Cristo è la nostra speranza

Il Logo del Giubileo rappresenta quattro figure stilizzate per indicare l’umanità proveniente dai quattro angoli della terra. Sono una abbracciata all’altra, per indicare la solidarietà e fratellanza che deve accomunare i popoli. Si noterà che l’aprifila è aggrappato alla croce. È il segno non solo della fede che abbraccia, ma della speranza che non può mai essere abbandonata perché ne abbiamo bisogno sempre e soprattutto nei momenti di maggiore necessità. È utile osservare le onde che sono sottostanti e che sono mosse per indicare che il pellegrinaggio della vita non sempre si muove in acque tranquille. Spesso le vicende personali e gli eventi del mondo impongono con maggiore intensità il richiamo alla speranza. È per questo che si dovrà sottolineare la parte inferiore della Croce che si prolunga trasformandosi in un’ancora, che si impone sul moto ondoso. Come si sa l’ancora è stata spesso utilizzata come metafora della speranza. L’ancora di speranza, infatti, è il nome che in gergo marinaresco viene dato all’ancora di riserva, usata dalle imbarcazioni per compiere manovre di emergenza per stabilizzare la nave durante le tempeste. Non si trascuri il fatto che l’immagine mostra quanto il cammino del pellegrino non sia un fatto individuale, ma comunitario con l’impronta di un dinamismo crescente che tende sempre più verso la Croce. La Croce non è affatto statica, ma anch’essa dinamica, si curva verso l’umanità come per andarle incontro e non lasciarla sola, ma offrendo la certezza della presenza e la sicurezza della speranza.

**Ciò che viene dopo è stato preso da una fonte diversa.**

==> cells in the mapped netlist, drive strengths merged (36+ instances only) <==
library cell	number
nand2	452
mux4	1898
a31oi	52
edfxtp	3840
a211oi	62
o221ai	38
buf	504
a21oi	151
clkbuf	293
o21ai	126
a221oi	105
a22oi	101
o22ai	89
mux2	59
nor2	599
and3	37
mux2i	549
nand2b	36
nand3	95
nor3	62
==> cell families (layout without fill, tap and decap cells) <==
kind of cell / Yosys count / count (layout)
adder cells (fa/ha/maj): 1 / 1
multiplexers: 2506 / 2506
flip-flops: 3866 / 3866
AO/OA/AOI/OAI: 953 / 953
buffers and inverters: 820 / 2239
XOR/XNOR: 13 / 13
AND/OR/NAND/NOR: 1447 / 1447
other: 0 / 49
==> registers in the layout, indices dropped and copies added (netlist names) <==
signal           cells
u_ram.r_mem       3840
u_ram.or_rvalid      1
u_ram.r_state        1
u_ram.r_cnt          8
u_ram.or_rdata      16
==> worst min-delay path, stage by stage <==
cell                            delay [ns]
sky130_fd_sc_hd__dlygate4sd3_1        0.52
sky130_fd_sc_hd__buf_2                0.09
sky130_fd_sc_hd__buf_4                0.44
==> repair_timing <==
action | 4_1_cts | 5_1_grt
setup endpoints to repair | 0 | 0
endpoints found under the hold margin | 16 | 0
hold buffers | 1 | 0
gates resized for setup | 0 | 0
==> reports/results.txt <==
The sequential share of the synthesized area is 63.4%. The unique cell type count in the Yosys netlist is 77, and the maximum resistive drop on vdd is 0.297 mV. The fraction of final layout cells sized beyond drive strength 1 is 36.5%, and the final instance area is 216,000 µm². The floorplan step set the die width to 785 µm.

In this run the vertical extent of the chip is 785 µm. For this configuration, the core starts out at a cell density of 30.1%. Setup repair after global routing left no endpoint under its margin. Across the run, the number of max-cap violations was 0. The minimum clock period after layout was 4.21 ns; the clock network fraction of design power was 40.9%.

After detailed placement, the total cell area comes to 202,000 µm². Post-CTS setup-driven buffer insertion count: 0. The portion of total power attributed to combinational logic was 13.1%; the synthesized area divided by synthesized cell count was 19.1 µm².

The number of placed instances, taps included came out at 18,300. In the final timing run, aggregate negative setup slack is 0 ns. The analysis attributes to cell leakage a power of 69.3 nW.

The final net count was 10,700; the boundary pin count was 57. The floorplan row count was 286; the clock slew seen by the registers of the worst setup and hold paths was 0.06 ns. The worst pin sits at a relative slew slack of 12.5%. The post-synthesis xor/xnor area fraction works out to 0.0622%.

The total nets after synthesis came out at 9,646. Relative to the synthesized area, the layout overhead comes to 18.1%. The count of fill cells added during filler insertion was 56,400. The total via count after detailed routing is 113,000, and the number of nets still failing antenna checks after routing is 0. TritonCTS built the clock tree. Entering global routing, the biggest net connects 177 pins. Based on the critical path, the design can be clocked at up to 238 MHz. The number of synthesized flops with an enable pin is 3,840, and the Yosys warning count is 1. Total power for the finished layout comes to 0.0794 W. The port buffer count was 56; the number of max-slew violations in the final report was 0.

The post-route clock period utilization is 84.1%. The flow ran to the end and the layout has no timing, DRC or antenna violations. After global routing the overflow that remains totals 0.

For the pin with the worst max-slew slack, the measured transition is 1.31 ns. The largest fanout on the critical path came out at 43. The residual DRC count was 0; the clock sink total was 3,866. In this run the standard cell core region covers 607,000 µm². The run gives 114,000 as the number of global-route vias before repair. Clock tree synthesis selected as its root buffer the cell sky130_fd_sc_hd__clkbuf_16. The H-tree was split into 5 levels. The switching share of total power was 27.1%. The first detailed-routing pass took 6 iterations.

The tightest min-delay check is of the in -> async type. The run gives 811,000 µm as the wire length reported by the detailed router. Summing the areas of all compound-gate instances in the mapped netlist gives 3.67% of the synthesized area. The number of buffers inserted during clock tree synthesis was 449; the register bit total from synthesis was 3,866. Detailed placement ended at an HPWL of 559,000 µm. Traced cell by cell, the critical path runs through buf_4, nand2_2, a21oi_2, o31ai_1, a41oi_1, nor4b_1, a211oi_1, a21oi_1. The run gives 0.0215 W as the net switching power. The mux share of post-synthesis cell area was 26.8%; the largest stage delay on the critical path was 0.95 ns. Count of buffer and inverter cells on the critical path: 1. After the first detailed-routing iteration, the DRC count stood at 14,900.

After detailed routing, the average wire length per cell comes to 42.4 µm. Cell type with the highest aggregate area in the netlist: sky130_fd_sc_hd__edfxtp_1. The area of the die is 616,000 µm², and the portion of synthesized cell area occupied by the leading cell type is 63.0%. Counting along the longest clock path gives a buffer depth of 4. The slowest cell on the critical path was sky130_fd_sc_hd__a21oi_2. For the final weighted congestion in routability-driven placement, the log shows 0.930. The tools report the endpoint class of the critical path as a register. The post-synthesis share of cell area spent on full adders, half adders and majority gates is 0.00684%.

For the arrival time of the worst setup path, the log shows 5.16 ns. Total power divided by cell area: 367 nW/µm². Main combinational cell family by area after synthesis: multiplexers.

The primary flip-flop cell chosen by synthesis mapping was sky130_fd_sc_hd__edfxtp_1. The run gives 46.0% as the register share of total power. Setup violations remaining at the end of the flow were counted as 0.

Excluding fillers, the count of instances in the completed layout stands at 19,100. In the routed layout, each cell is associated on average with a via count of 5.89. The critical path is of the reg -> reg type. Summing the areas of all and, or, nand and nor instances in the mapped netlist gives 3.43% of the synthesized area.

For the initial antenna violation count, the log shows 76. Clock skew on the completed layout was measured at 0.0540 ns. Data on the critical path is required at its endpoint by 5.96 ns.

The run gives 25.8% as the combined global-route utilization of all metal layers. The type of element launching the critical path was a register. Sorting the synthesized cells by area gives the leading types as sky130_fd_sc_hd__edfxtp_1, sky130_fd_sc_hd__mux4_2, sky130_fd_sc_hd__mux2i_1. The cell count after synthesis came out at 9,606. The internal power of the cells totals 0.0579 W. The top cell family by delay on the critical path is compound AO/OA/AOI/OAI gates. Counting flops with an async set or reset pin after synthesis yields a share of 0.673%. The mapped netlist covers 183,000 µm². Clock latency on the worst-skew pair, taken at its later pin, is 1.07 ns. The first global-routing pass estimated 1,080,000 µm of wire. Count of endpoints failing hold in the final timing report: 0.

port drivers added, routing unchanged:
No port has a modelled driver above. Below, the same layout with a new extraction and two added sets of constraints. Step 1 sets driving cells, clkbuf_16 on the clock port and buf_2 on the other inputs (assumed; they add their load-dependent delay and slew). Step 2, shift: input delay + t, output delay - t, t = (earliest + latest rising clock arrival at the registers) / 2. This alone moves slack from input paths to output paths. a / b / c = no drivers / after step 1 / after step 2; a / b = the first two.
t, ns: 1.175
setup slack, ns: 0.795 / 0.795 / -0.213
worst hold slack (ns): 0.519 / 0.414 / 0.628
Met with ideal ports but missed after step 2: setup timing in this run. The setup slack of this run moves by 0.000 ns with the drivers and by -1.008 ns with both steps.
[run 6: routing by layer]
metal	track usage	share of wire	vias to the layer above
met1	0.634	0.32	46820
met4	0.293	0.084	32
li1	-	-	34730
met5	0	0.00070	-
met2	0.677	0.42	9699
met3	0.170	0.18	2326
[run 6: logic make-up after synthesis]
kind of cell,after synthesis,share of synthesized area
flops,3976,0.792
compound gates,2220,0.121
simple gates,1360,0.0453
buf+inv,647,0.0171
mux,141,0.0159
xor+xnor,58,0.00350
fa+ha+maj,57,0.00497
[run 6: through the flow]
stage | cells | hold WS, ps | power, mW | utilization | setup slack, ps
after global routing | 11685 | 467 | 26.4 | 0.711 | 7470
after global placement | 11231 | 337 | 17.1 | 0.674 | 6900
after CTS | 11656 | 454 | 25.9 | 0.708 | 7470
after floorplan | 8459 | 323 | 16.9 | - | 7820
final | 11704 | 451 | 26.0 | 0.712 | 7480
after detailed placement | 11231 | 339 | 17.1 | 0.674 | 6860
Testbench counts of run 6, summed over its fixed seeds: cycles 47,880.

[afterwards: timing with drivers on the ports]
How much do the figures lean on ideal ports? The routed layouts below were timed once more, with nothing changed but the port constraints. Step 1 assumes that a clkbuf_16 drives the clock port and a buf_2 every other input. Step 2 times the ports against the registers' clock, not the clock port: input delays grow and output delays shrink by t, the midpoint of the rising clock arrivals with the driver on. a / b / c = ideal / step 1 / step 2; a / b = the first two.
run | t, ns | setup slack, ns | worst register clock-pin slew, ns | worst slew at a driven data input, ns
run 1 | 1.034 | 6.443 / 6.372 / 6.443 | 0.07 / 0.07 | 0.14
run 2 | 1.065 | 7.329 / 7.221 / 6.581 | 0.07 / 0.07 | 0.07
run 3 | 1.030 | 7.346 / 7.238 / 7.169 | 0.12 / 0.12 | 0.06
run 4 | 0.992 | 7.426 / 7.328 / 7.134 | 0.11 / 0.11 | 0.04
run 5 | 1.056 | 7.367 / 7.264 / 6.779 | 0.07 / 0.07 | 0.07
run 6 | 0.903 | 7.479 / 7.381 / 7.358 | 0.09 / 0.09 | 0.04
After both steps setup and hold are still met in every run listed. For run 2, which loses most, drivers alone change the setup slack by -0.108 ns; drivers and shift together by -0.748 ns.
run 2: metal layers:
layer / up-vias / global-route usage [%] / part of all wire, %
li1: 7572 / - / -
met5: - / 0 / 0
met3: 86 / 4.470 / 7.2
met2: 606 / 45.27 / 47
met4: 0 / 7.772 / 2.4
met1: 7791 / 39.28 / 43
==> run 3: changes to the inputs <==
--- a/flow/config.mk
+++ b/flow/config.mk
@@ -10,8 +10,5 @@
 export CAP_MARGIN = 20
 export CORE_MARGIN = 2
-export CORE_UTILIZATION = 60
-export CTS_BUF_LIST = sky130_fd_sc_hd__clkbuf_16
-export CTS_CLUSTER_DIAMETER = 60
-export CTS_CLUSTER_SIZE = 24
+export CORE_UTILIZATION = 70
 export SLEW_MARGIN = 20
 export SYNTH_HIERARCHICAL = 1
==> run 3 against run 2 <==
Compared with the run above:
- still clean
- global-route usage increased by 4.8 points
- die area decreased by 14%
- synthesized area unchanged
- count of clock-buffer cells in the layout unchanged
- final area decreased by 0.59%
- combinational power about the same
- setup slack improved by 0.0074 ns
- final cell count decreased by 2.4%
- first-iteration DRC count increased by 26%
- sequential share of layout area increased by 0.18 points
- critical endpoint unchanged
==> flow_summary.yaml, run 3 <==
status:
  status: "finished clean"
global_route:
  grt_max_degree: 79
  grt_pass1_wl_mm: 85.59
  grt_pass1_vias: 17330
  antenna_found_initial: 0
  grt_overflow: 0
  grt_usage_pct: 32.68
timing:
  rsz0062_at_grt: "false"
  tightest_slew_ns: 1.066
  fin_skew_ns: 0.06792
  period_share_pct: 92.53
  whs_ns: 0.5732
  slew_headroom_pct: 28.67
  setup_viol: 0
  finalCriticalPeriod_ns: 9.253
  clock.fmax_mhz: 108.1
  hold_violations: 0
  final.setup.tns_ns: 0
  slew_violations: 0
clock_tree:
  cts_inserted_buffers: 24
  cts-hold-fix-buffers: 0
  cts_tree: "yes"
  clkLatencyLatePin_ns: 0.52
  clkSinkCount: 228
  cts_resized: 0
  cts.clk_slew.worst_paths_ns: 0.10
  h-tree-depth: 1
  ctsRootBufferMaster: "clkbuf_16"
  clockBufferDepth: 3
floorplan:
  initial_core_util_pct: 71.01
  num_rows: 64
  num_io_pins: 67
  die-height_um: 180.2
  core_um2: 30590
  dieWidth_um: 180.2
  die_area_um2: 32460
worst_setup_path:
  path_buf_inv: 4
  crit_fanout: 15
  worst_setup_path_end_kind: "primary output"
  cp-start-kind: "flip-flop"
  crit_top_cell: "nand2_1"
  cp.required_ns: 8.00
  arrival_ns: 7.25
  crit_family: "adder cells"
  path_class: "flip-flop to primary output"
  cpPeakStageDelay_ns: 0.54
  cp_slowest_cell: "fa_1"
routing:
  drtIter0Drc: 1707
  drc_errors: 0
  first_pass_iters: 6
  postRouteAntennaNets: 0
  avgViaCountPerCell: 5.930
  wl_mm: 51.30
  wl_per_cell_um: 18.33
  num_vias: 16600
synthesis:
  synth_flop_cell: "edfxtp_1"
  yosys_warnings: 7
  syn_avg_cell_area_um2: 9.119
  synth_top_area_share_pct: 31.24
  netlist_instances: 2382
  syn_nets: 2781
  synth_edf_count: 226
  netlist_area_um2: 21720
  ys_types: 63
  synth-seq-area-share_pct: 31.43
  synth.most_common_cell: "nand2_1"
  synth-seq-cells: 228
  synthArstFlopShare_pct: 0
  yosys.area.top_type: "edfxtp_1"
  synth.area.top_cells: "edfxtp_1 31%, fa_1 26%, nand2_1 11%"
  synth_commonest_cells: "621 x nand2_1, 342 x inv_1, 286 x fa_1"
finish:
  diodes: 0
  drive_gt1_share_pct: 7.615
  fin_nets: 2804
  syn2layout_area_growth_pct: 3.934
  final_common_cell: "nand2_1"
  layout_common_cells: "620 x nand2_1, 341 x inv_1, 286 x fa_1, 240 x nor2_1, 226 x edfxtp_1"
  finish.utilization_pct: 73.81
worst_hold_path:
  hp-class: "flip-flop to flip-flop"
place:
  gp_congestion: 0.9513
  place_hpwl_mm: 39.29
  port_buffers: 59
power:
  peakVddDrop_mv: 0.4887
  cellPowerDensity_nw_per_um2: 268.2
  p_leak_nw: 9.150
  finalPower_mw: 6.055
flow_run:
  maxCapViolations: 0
Source: an optimization exercise on an open RTL-to-GDS flow (aim: small area, a short achievable clock period and few clock cycles). Production flows keep margins and buffers that such runs may drop.
Power is estimated from default activity; no workload was simulated.

==> flow/design.v <==
package wpp_pkg;
    localparam int MAX_WORD_LEN_DEF  = 8;
    localparam int MAX_DOC_CHARS_DEF = 65536;
    localparam int CH_W      = 8;
    localparam int CFG_W     = 64;
    localparam int CFG_IDX_W = 2;
    localparam int LEN_CFG_W = 4;
    localparam int DIST_W    = 18;
    localparam int QUEUE_DEPTH = 2;
    typedef enum logic [CFG_IDX_W-1:0] {
        CFG_FIRST_WORD,
        CFG_FIRST_LEN,
        CFG_SECOND_WORD,
        CFG_SECOND_LEN
    } t_cfg_idx;
    localparam logic [CH_W-1:0] CH_SPACE   = 8'h20;
    localparam logic [CH_W-1:0] CH_PERIOD  = 8'h2E;
    localparam logic [CH_W-1:0] CH_COMMA   = 8'h2C;
    localparam logic [CH_W-1:0] CH_LOWER_A = 8'h61;
    localparam logic [CH_W-1:0] CH_LOWER_Z = 8'h7A;
    localparam logic [CH_W-1:0] CASE_STEP  = 8'h20;
    typedef struct packed {
        logic close_a;        
        logic hit_a_first;
        logic hit_a_second;
        logic last;           
        logic hit_b_first;
        logic hit_b_second;
    } t_close_ctl;
    function automatic logic [CH_W-1:0] fold_case(input logic [CH_W-1:0] c);
        fold_case = (c >= CH_LOWER_A && c <= CH_LOWER_Z) ? c - CASE_STEP : c;
    endfunction
    function automatic logic is_delim(input logic [CH_W-1:0] c);
        is_delim = (c == CH_SPACE) || (c == CH_PERIOD) || (c == CH_COMMA);
    endfunction
endpackage
module wpp_front (
    input  logic [wpp_pkg::CH_W-1:0] i_ch,
    input  logic [wpp_pkg::CH_W-1:0] i_tgt,
    output logic                     o_eq
);
    logic t_letter;
    assign t_letter = (i_tgt[7:5] == 3'b010 || i_tgt[7:5] == 3'b011) &&
                      (i_tgt[4:0] != 5'd0) && (i_tgt[4:0] <= 5'd26);
    assign o_eq = (i_ch[7:6] == i_tgt[7:6]) && (i_ch[4:0] == i_tgt[4:0]) &&
                  ((i_ch[5] == i_tgt[5]) || t_letter);
endmodule
module wpp_back (
    input  logic        i_m1,        
    input  logic        i_m2,        
    input  logic [3:0]  i_len,       
    input  logic [3:0]  i_l1,        
    input  logic [3:0]  i_l2,        
    input  logic [17:0] i_mid,       
    input  logic        i_any,       
    input  logic        i_last_t,    
    input  logic [17:0] i_last_mid,  
    input  logic        i_found,     
    input  logic [17:0] i_best,      
    output logic        o_hit,       
    output logic        o_hit_t,     
    output logic        o_found,
    output logic [17:0] o_best
);
    logic        hit1, hit2, cand_v, take;
    logic [17:0] cand;
    assign hit1    = i_m1 && (i_len == i_l1);
    assign hit2    = !hit1 && i_m2 && (i_len == i_l2);
    assign o_hit   = hit1 || hit2;
    assign o_hit_t = hit2;
    assign cand_v  = o_hit && i_any && (i_last_t != hit2);
    assign cand    = i_mid - i_last_mid;
    assign take    = cand_v && (!i_found || cand < i_best);
    assign o_best  = take ? cand : i_best;
    assign o_found = i_found || cand_v;
endmodule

Il cristiano è un essere che vive in tensione verso ciò che è bene, vero e bello; vive in costante slancio verso il futuro. È sempre proiettato in avanti. Possiamo affermare che ogni cristiano è “un futuro”; egli non tende ad avere sempre di più, ma ad essere sempre di più; è in perenne pellegrinaggio verso ciò che è meglio. Il protagonista della nostra speranza è Cristo Gesù in quanto ci inserisce nella comunione di vita con se stesso e ci rende partecipi dei suoi doni: ci chiama alla fede e alla carità; ci rende suoi fratelli; ha per ognuno un intenso amore salvifico e, fin d’ora, ci fa partecipi della vittoria della risurrezione. In tutta la sua vita tra noi, Gesù ha irradiato gioia e speranza; ha umanizzato le strutture; ha alleviato situazioni; ha liberato dal male. E tuttavia niente è automatico nella vita spirituale, ma tutto dipende dal “come “ci riportiamo a lui. Si tratta di fare appello al nostro impegno come concreta quotidiana risposta ai suoi doni: evitare decisamente il peccato, avere un cuore puro e ben disposto nei confronti del Signore, coltivare diligentemente il dono della speranza, tendere al continuo impegno di migliorare se stesso e testimoniare le proprie scelte di vita cristiana senza compromessi. Pertanto il cristiano conduce la sua esistenza tra il “già” e il “non ancora”: già siamo entrati nell’ultimo periodo della storia, ma non ancora è concluso; già viviamo e beneficiamo della presenza di Cristo, ma non ancora viviamo il Cristo totale; già è presente nel tempo l’eternità di Dio, ma non ancora la viviamo in pienezza.